[Collected data]
- Opening Delimiter -

File: config.mk
export PLATFORM = sky130hd
export DESIGN_NAME = fibo_capture
export DESIGN_NICKNAME = d
export VERILOG_FILES = /design/src/rtl/fibo_pkg.sv /design/src/rtl/fibo_fifo.sv /design/src/rtl/fibo_capture.sv
export SDC_FILE = /design/constraint.sdc
export NUM_CORES = 1
export LEC_CHECK = 0
export BUFFER_PORTS_ARGS = -buffer_cell sky130_fd_sc_hd__buf_2
export CAP_MARGIN = 20
export CORE_MARGIN = 5
export CORE_UTILIZATION = 52
export CTS_CLUSTER_DIAMETER = 120
export CTS_CLUSTER_SIZE = 24
export DETAILED_ROUTE_END_ITERATION = 8
export GPL_ROUTABILITY_DRIVEN = 0
export HOLD_SLACK_MARGIN = 0.03
export PLACE_DENSITY = 0.8
export SLEW_MARGIN = 40
export SYNTH_ARGS = -nofsm -noshare
export SYNTH_HDL_FRONTEND = slang
export SYNTH_SLANG_ARGS = --single-unit
File: constraint.sdc
create_clock -name clk -period 2.8 [get_ports clk]
set_clock_uncertainty 0.05 [all_clocks]
set_input_delay 0.84 -clock clk [delete_from_list [all_inputs] [get_ports clk]]
set_output_delay 0.84 -clock clk [all_outputs]
set_load 0.02 [all_outputs]
File: src/rtl/fibo_pkg.sv
// rtl/fibo_pkg.sv - shared types and constants for the Fibonacci generator and capture stage
package fibo_pkg;

    // Register width of the generator; the capture stage sees sums of FIBO_WIDTH+1 bits.
    localparam int FIBO_WIDTH = 4;

    // Drop counter width and its saturation value.
    localparam int                DROP_W   = 8;
    localparam logic [DROP_W-1:0] DROP_MAX = '1;

    // Capture FSM: RUN accepts samples, HALT ignores them until reset.
    typedef enum logic {
        ST_RUN  = 1'b0,
        ST_HALT = 1'b1
    } state_t;

endpackage

File: src/rtl/fibo_fifo.sv
// rtl/fibo_fifo.sv - parameterised show-ahead FIFO
//
// Ports:
//   clk    in   rising-edge clock
//   resetn in   synchronous active-low reset (clears pointers and count only)
//   push   in   write din this edge (ignored when full unless pop frees a slot)
//   pop    in   advance head this edge (ignored when empty)
//   din    in   DW-bit write data
//   dout   out  DW-bit head entry, 0 when empty
//   full   out  DEPTH entries held
//   empty  out  0 entries held
//   count  out  occupancy, $clog2(DEPTH)+1 bits
module fibo_fifo #(
    parameter int DW    = 8,
    parameter int DEPTH = 4
) (
    input  logic                       clk,
    input  logic                       resetn,
    input  logic                       push,
    input  logic                       pop,
    input  logic [DW-1:0]              din,
    output logic [DW-1:0]              dout,
    output logic                       full,
    output logic                       empty,
    output logic [$clog2(DEPTH):0]     count
);

    localparam int AW = $clog2(DEPTH);
    localparam int CW = AW + 1;

    logic [DW-1:0] r_mem [DEPTH];
    logic [AW-1:0] r_wr_ptr;
    logic [AW-1:0] r_rd_ptr;
    logic [CW-1:0] r_count;

    logic w_full;
    logic w_empty;
    logic w_do_pop;
    logic w_do_push;

    assign w_full    = (r_count == CW'(DEPTH));
    assign w_empty   = (r_count == '0);
    assign w_do_pop  = pop & ~w_empty;
    // A pop in the same edge frees the slot the push needs.
    assign w_do_push = push & (~w_full | w_do_pop);

    // Storage is deliberately not reset; empty-gating on dout hides stale data.
    always_ff @(posedge clk) begin
        if (w_do_push && resetn) begin
            r_mem[r_wr_ptr] <= din;
        end
    end

    always_ff @(posedge clk) begin
        if (!resetn) begin
            r_wr_ptr <= '0;
            r_rd_ptr <= '0;
            r_count  <= '0;
        end else begin
            if (w_do_push) begin
                r_wr_ptr <= r_wr_ptr + AW'(1);
            end
            if (w_do_pop) begin
                r_rd_ptr <= r_rd_ptr + AW'(1);
            end
            case ({w_do_push, w_do_pop})
                2'b10:   r_count <= r_count + CW'(1);
                2'b01:   r_count <= r_count - CW'(1);
                default: r_count <= r_count;
            endcase
        end
    end

    assign dout  = w_empty ? '0 : r_mem[r_rd_ptr];
    assign full  = w_full;
    assign empty = w_empty;
    assign count = r_count;

endmodule

File: src/rtl/fibo_capture.sv
// rtl/fibo_capture.sv - capture stage tagging generator sums with a term index
//
// Ports:
//   clk        in   rising-edge clock
//   reset      in   synchronous active-low reset
//   en         in   sample data_in this edge
//   data_in    in   WIDTH+1-bit generator sum
//   out_valid  out  head entry available
//   out_ready  in   consumer takes head this edge
//   out_data   out  head sample, 0 when empty
//   out_idx    out  head term index, 0 when empty
//   full       out  FIFO holds DEPTH entries
//   empty      out  FIFO holds no entries
//   drop_cnt   out  saturating count of samples rejected while full
//   seq_wrap   out  sticky: a captured sample had bit WIDTH set
//   halted     out  FSM in HALT
module fibo_capture
    import fibo_pkg::*;
#(
    parameter int WIDTH         = FIBO_WIDTH,
    parameter int DEPTH         = 4,
    parameter int IDX_W         = 8,
    parameter int STOP_ON_CARRY = 0
) (
    input  logic              clk,
    input  logic              reset,
    input  logic              en,
    input  logic [WIDTH:0]    data_in,
    output logic              out_valid,
    input  logic              out_ready,
    output logic [WIDTH:0]    out_data,
    output logic [IDX_W-1:0]  out_idx,
    output logic              full,
    output logic              empty,
    output logic [DROP_W-1:0] drop_cnt,
    output logic              seq_wrap,
    output logic              halted
);

    localparam int DW = IDX_W + WIDTH + 1;
    localparam int CW = $clog2(DEPTH) + 1;

    state_t            r_state;
    logic              r_halted;
    logic [IDX_W-1:0]  r_idx_cnt;
    logic [DROP_W-1:0] r_drop_cnt;
    logic              r_seq_wrap;

    logic [DW-1:0]     w_dout;
    logic              w_full;
    logic              w_empty;
    logic [CW-1:0]     w_count;
    logic              w_has_room;
    logic              w_run;
    logic              w_en_run;
    logic              w_pop;
    logic              w_push;
    logic              w_drop;
    logic              w_carry;

    assign w_run      = (r_state == ST_RUN);
    assign w_en_run   = en & w_run;
    assign w_has_room = (w_count != CW'(DEPTH));
    assign w_pop      = ~w_empty & out_ready;
    assign w_push     = w_en_run & (w_has_room | w_pop);
    assign w_drop     = w_en_run & ~w_has_room & ~w_pop;
    assign w_carry    = data_in[WIDTH];

    fibo_fifo #(
        .DW    (DW),
        .DEPTH (DEPTH)
    ) u_fifo (
        .clk    (clk),
        .resetn (reset),
        .push   (w_push),
        .pop    (w_pop),
        .din    ({r_idx_cnt, data_in}),
        .dout   (w_dout),
        .full   (w_full),
        .empty  (w_empty),
        .count  (w_count)
    );

    always_ff @(posedge clk) begin
        if (!reset) begin
            r_state    <= ST_RUN;
            r_halted   <= 1'b0;
            r_idx_cnt  <= '0;
            r_drop_cnt <= '0;
            r_seq_wrap <= 1'b0;
        end else begin
            // Index advances on every accepted strobe so drops appear as gaps.
            if (w_en_run) begin
                r_idx_cnt <= r_idx_cnt + IDX_W'(1);
            end
            if (w_drop && (r_drop_cnt != DROP_MAX)) begin
                r_drop_cnt <= r_drop_cnt + DROP_W'(1);
            end
            if (w_push && w_carry) begin
                r_seq_wrap <= 1'b1;
            end
            case (r_state)
                ST_RUN: begin
                    if ((STOP_ON_CARRY != 0) && w_push && w_carry) begin
                        r_state  <= ST_HALT;
                        r_halted <= 1'b1;
                    end
                end
                ST_HALT: begin
                    r_state  <= ST_HALT;
                    r_halted <= 1'b1;
                end
                default: begin
                    r_state  <= ST_RUN;
                    r_halted <= 1'b0;
                end
            endcase
        end
    end

    assign out_valid = ~w_empty;
    assign out_data  = w_dout[WIDTH:0];
    assign out_idx   = w_dout[DW-1:WIDTH+1];
    assign full      = w_full;
    assign empty     = w_empty;
    assign drop_cnt  = r_drop_cnt;
    assign seq_wrap  = r_seq_wrap;
    assign halted    = r_halted;

endmodule

==> metrics.txt, run 1 <==
Arr. time, crit path=1.75 ns; leading cell types by count after synthesis=edfxtp_1, dfxtp_1, nor2_1, and2_1, mux4_2; initial antenna violation count=0; R2R Path Start=u_fifo.count[2]; final wirelength=~5.4 mm; GRT overflow=0; synthesized area per cell=14.52 sq um; combinational power share=0.281; Tot GR Track Use=0.1546; vias per cell=5.390; Starting Density=0.5387; Clock Power Share=0.244; yosys warns=0; first-pass GRT wire length=just under 9 mm; H-Tree Depth=3; layout cells sized above 1=0.2782; DP HPWL=between 3 and 4 mm; synth-to-layout area growth=13.34%; max frequency=379.3 MHz; Max-Cap Viols=0; Rows=28; total power=2838 uW; Post-synth ARST share=0; mux cell area share after synthesis=0.1006; EDFF count, synth=52; Final Max Slew Viols=0; CTS max path bufs=2; Final TNS setup=0 ns; Worst-path clk slew=0.08 ns; DP Area=3468 sq um; Lkg Pwr=around 0.0014 uW; synthesized cell area=3208 sq um; Netlist cell types=37; Pre-antenna DRT Iters=4; xor and xnor fraction of the mapped netlist area=0.03003; Slew @ Worst Pin=0.7153 ns; Final min period=2.636 ns; P_sw=886.3 uW; Post-CTS Setup Bufs=0; DRC violations left=0; crit end category=output port; area share of the largest cell type after synthesis=0.4867; RSZ-0062 raised after global routing=false; CTS tree=done; die area=7840 sq um; post-synth top area cell=edfxtp_1; I/O pin total=35; cell count after synthesis=221; Final Cell Area=between 3000 and 4000 sq um; ANT cells=0; pwr dens=between 700 and 800 nW/um^2; largest family of logic cells by synthesized area=simple AND/OR/NAND/NOR gates; Max-Slew Margin vs Limit=0.5232; largest fanout on the critical path=13; largest net degree at the start of global routing=18; Wirelength per Cell=15.93 um; Hold Fails Final Rpt=0; worst vdd ir=0.5804 mV; Vias=around 1,800; Synth area leaders=edfxtp_1, dfxtp_1, mux4_2, and2_1, ha_1; status=finished clean; worst-skew pair later-pin latency=0.33 ns; clock root cell=clkbuf_8; Startpoint Class=register; Setup WS pre-CTS=0.02467 ns; drt initial violations=111; most common cell in the netlist=edfxtp_1; post-synthesis compound-gate area fraction=0.03393; worst setup path class=reg -> out; Tcrit/Tclk final=0.9415; sequential cell area fraction in the yosys report=0.6490; HP Class=reg -> reg; adder-cell area share of the yosys netlist=0.03354; synthesis-stage register bit count=78; cts bufs inserted=9; Die W=approximately 90 um; IO buf count=33; Switching Fraction=0.3122; Hold Path Origin=seq_wrap; Synth Area in Simple Gates=0.1271; vias in the first global route=1,798; top_reg_cell synth=edfxtp_1; Syn Nets=238; PnR worst setup slack=0.1638 ns; sequential power share=0.475; Die Y-Extent=a little under 90 um; Final Setup Violations=0; P_int=1952 uW; clk sinks=slightly below 80; nets=278; Critical Path RT=1.91 ns; antenna-violating nets left=0; core outline area=5956 sq um
==> path summary, 6_finish.rpt <==
| check | endpoint | slack, ns | cells after the start |
|---|---|---|---|
| hold reg to reg | seq_wrap | 0.42 | 2 |
| hold / removal | seq_wrap | 0.42 | 2 |
| setup reg to reg | u_fifo.count[2] | 0.52 | 8 |
| setup / recovery | out_idx[0] | 0.16 | 4 |
==> worst max-delay path: stages (launching register included) <==
cell and delay (ns):
dfxtp_1 0.34, buf_6 0.22, mux4_2 0.53, and2_1 0.17
buf_2 0.15
==> flip-flops by register name, indices dropped and copies added, names as in the netlist, named ones only <==
signal and cells:
u_fifo.r_rd_ptr 2, u_fifo.r_mem 52, u_fifo.r_wr_ptr 2, r_idx_cnt 8, u_fifo.count 3, seq_wrap 1
drop_cnt 8
==> final cells by class <==
class                   instances  area [sq um]
flip-flops and latches         78          2082
multi-input cells             125          1052
inverters                       8         30.03
clock inverters                 7         40.04
well taps                      75         93.84
clock buffers                   9         123.9
fillers                       492          2320
repair buffers                 39         214.0
==> per-stage QoR <==
| step | hold WS (ns) | util | cells |
|---|---|---|---|
| after detailed placement | 0.4112 | 0.5824 | 325 |
| after global placement | 0.3969 | 0.5824 | 325 |
| after global routing | 0.4793 | 0.6105 | 341 |
| after CTS | 0.4323 | 0.6099 | 341 |
| final | 0.4231 | 0.6105 | 341 |
| after floorplan | 0.4190 | - | 221 |
==> metal layers <==
| metal | vias to the layer above | wire length [um] | global-route usage |
|---|---|---|---|
| met5 | - | 0 | 0 |
| met4 | 0 | 87 | 0.06181 |
| met3 | 7 | 282 | 0.04283 |
| met2 | 45 | 2693 | 0.2542 |
| met1 | 895 | 2370 | 0.1947 |
| li1 | 891 | - | - |
==> timing repair <==
| action | in CTS | in global routing |
|---|---|---|
| gates resized for setup | 0 | 1 |
| setup endpoints to repair | 0 | 3 |
| hold buffers | 0 | 0 |
==> kinds of logic after synthesis <==
family / Yosys count
other: 1
flip-flops: 78
multiplexers: 16
XOR/XNOR: 11
adder cells (fa/ha/maj): 8
AND/OR/NAND/NOR: 71
buffers and inverters: 18
AO/OA/AOI/OAI: 18
==> power by group through the flow <==
stage          Combinational, uW  Sequential [uW]  Clock (uW)
2_1_floorplan                595             1370           0
3_3_place_gp                 797             1370           0
3_5_place_dp                 809             1370           0
4_1_cts                      813             1350         720
5_1_grt                      882             1360         773
6_report                     797             1350         694
==> layout by cell type, fill, tap and decap left out, types with 2 or more instances in the layout <==
cell type	count
mux2i_1	3
buf_4	5
nand4_1	6
xor2_1	8
buf_2	33
and2_1	14
ha_1	6
nor3_1	3
mux4_2	13
edfxtp_1	52
clkinv_2	3
clkbuf_8	9
clkinv_1	2
or3_1	4
a21oi_1	7
and3_1	7
nand3_1	5
nor2_1	16
nand2_1	7
xnor2_1	3
o21ai_0	5
and4_1	2
dfxtp_1	26
inv_1	7
Power figures use the tool's default switching activity.
==> inputs of run 2 (changes only) <==
--- a/config.mk
+++ b/config.mk
@@ -7,6 +7,7 @@
 export LEC_CHECK = 0
 export BUFFER_PORTS_ARGS = -buffer_cell sky130_fd_sc_hd__buf_2
 export CAP_MARGIN = 20
+export CORE_ASPECT_RATIO = 0.5
 export CORE_MARGIN = 5
 export CORE_UTILIZATION = 52
 export CTS_CLUSTER_DIAMETER = 120
==> run 2 against run 1 <==
Utilization is 2.1 points higher. Non-clock buffer count unchanged. Routed wire length grew 15%. Sequential power is essentially flat. Worst hold slack lost 0.0046 ns. Combinational power grew 3.4%. Register-to-register slack worse by 0.05 ns. Critical endpoint is now out_idx[1]. Largest cell class unchanged.
==> metrics.txt, run 2 (synthesized netlist as in run 1, its figures left out) <==
status=finished clean; Pre-antenna DRT Iters=4; max reg flops=52; worst vdd ir=0.3139 mV; fillers=roughly 440; register name with the most flops=u_fifo.r_mem; cells along the critical path=buf_4 -> mux4_2 -> and2_1 -> buf_2; layout cells sized above 1=0.2820; Startpoint Class=register; ANT cells=0; commonest cells after routing, fill and taps aside=edfxtp_1, buf_2, dfxtp_1, nor2_1, and2_1; IO buf count=33; antenna-violating nets left=0; worst reg2reg setup slack=0.47 ns; Switching Fraction=0.2869; Hold EP=seq_wrap; combinational power share=0.243; Tcrit/Tclk final=0.9595; crit end category=output port; worst setup path class=reg -> out; Hold Fails Final Rpt=0; die area=7936 sq um; hold_buf cts=0; core outline area=6031 sq um; Vias=roughly 1,900; placed insts=338; Max-Slew Margin vs Limit=0.4883; P_int=2422 uW; Clock Power Share=0.360; Die Y-Extent=65.54 um; Arr. time, crit path=about 1.8 ns; clock root cell=clkbuf_16; largest net degree at the start of global routing=18; cts bufs inserted=9; RSZ-0062 raised after global routing=false; Final Max Slew Viols=0; # resized after CTS=0; nets=278; P_sw=974.1 uW; CTS tree=done; CP max stage cell=mux4_2; Post-CTS Setup Bufs=0; pwr dens=around 890 nW/um^2; synth-to-layout area growth=18.68%; vias per cell=5.503; Max-Cap Viols=0; Final TNS setup=0 ns; most common cell after layout, fill and taps aside=edfxtp_1; R2R Path Start=u_fifo.count[0]; Final Setup Violations=0; clk sinks=78; Starting Density=0.5320; first-pass GRT wire length=roughly 10 mm; sequential power share=0.397; Crit path largest cell delay=0.55 ns; drt initial violations=145; non-filler cells in the finished layout=354; worst-skew pair later-pin latency=between 0.3 and 0.4 ns; Tot GR Track Use=0.1726; CTS max path bufs=2; R2R depth=8; Wirelength per Cell=~18 um; Die W=121.1 um; final wirelength=6.255 mm; Worst-path clk slew=0.05 ns; max frequency=372.2 MHz; HP Class=reg -> reg; Critical Path RT=1.91 ns; Final min period=approximately 2.7 ns; Rows=20; Hold Path Origin=seq_wrap; DP HPWL=3.717 mm; R2R Path End=u_fifo.count[2]; Slew @ Worst Pin=0.7676 ns; Hold Crit Depth=2; vias in the first global route=1,979; initial antenna violation count=0; H-Tree Depth=3; I/O pin total=35; GRT overflow=0; DRC violations left=0; Lkg Pwr=0.001457 uW; largest fanout on the critical path=13
==> run 2: area by class of cell <==
cell class | count | area [sq um] | area share
clock buffers | 10 | 229.0 | 0.06014
well taps | 88 | 110.1 | 0.02892
clock inverters | 6 | 93.84 | 0.02465
flip-flops and latches | 78 | 2082 | 0.5468
inverters | 8 | 30.03 | 0.007887
repair buffers | 39 | 210.2 | 0.05521
multi-input cells | 125 | 1052 | 0.2764
==> run 2: worst max-delay path by stage <==
stage / to / start / depth (start not counted)
after global placement: u_fifo.count[2] / out_ready / 10
after global routing: out_idx[7] / register / 4
after floorplan: u_fifo.count[2] / out_ready / 10
final: out_idx[1] / register / 4
after detailed placement: u_fifo.count[2] / out_ready / 10
after CTS: out_idx[1] / register / 4
==> run 2: metrics by stage <==
stage	power [uW]	hold slack, ns	worst slack, ns	util	cell area, sq um
after floorplan	1966	0.4190	0.009644	-	3219
after global placement	2170	0.4113	0.06548	0.5778	3485
after detailed placement	2201	0.4156	-0.01549	0.5778	3485
after CTS	3433	0.4281	0.09204	0.6313	3807
after global routing	3559	0.4624	0.05424	0.6313	3807
final	3396	0.4185	0.1133	0.6313	3807
==> run 2: worst max-delay path: cells and delay by family, from the launching register on <==
family | cells | cell delay (ns)
buffers and inverters | 2 | 0.43
flip-flops | 1 | 0.30
multiplexers | 1 | 0.55
AND/OR/NAND/NOR | 1 | 0.18
==> run 2: power groups by stage <==
stage / clock, uW / combinational (uW) / sequential (uW)
6_report: 1220 / 824 / 1350
5_1_grt: 1300 / 898 / 1360
4_1_cts: 1250 / 837 / 1350
3_5_place_dp: 0 / 829 / 1370
3_3_place_gp: 0 / 805 / 1370
2_1_floorplan: 0 / 595 / 1370
==> run 2: metal layers <==
| layer | GRT usage | up-vias | share of wire |
|---|---|---|---|
| li1 | - | 900 | - |
| met1 | 0.2058 | 943 | 0.41 |
| met2 | 0.2896 | 90 | 0.50 |
| met3 | 0.06105 | 15 | 0.077 |
| met4 | 0.06921 | 0 | 0.013 |
| met5 | 0 | - | 0 |
==> inputs of run 3 (changes only) <==
--- a/config.mk
+++ b/config.mk
@@ -9,13 +9,14 @@
 export CAP_MARGIN = 20
 export CORE_ASPECT_RATIO = 0.5
 export CORE_MARGIN = 5
-export CORE_UTILIZATION = 52
+export CORE_UTILIZATION = 45
 export CTS_CLUSTER_DIAMETER = 120
 export CTS_CLUSTER_SIZE = 24
 export DETAILED_ROUTE_END_ITERATION = 8
 export GPL_ROUTABILITY_DRIVEN = 0
 export HOLD_SLACK_MARGIN = 0.03
-export PLACE_DENSITY = 0.8
+export PLACE_DENSITY = 0.71
+export RECOVER_POWER = 100
 export SLEW_MARGIN = 40
 export SYNTH_ARGS = -nofsm -noshare
 export SYNTH_HDL_FRONTEND = slang
==> run 3 against run 2 <==
Count of clock-buffer cells in the layout down 1. Combinational power is 2% lower. Cell count rose by 1.1%. Fmax hardly changed. Routed wire length is 5.8% lower. Clock power fell by 12%. Sequential power hardly changed. Worst hold slack better by 0.028 ns. Power decreased by 5.3%. Die area increased by 14%. Utilization shrank 8.6 points. Critical endpoint is now out_idx[6]. Largest cell class unchanged. Highest routed layer unchanged.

- Closing Delimiter -

Exactly as they stand, set down the lines from the top of the data through the line with "occupancy, $clog2(DEPTH)+1 bits".

| WRITTEN RESPONSE |
File: config.mk
export PLATFORM = sky130hd
export DESIGN_NAME = fibo_capture
export DESIGN_NICKNAME = d
export VERILOG_FILES = /design/src/rtl/fibo_pkg.sv /design/src/rtl/fibo_fifo.sv /design/src/rtl/fibo_capture.sv
export SDC_FILE = /design/constraint.sdc
export NUM_CORES = 1
export LEC_CHECK = 0
export BUFFER_PORTS_ARGS = -buffer_cell sky130_fd_sc_hd__buf_2
export CAP_MARGIN = 20
export CORE_MARGIN = 5
export CORE_UTILIZATION = 52
export CTS_CLUSTER_DIAMETER = 120
export CTS_CLUSTER_SIZE = 24
export DETAILED_ROUTE_END_ITERATION = 8
export GPL_ROUTABILITY_DRIVEN = 0
export HOLD_SLACK_MARGIN = 0.03
export PLACE_DENSITY = 0.8
export SLEW_MARGIN = 40
export SYNTH_ARGS = -nofsm -noshare
export SYNTH_HDL_FRONTEND = slang
export SYNTH_SLANG_ARGS = --single-unit
File: constraint.sdc
create_clock -name clk -period 2.8 [get_ports clk]
set_clock_uncertainty 0.05 [all_clocks]
set_input_delay 0.84 -clock clk [delete_from_list [all_inputs] [get_ports clk]]
set_output_delay 0.84 -clock clk [all_outputs]
set_load 0.02 [all_outputs]
File: src/rtl/fibo_pkg.sv
// rtl/fibo_pkg.sv - shared types and constants for the Fibonacci generator and capture stage
package fibo_pkg;

    // Register width of the generator; the capture stage sees sums of FIBO_WIDTH+1 bits.
    localparam int FIBO_WIDTH = 4;

    // Drop counter width and its saturation value.
    localparam int                DROP_W   = 8;
    localparam logic [DROP_W-1:0] DROP_MAX = '1;

    // Capture FSM: RUN accepts samples, HALT ignores them until reset.
    typedef enum logic {
        ST_RUN  = 1'b0,
        ST_HALT = 1'b1
    } state_t;

endpackage

File: src/rtl/fibo_fifo.sv
// rtl/fibo_fifo.sv - parameterised show-ahead FIFO
//
// Ports:
//   clk    in   rising-edge clock
//   resetn in   synchronous active-low reset (clears pointers and count only)
//   push   in   write din this edge (ignored when full unless pop frees a slot)
//   pop    in   advance head this edge (ignored when empty)
//   din    in   DW-bit write data
//   dout   out  DW-bit head entry, 0 when empty
//   full   out  DEPTH entries held
//   empty  out  0 entries held
//   count  out  occupancy, $clog2(DEPTH)+1 bits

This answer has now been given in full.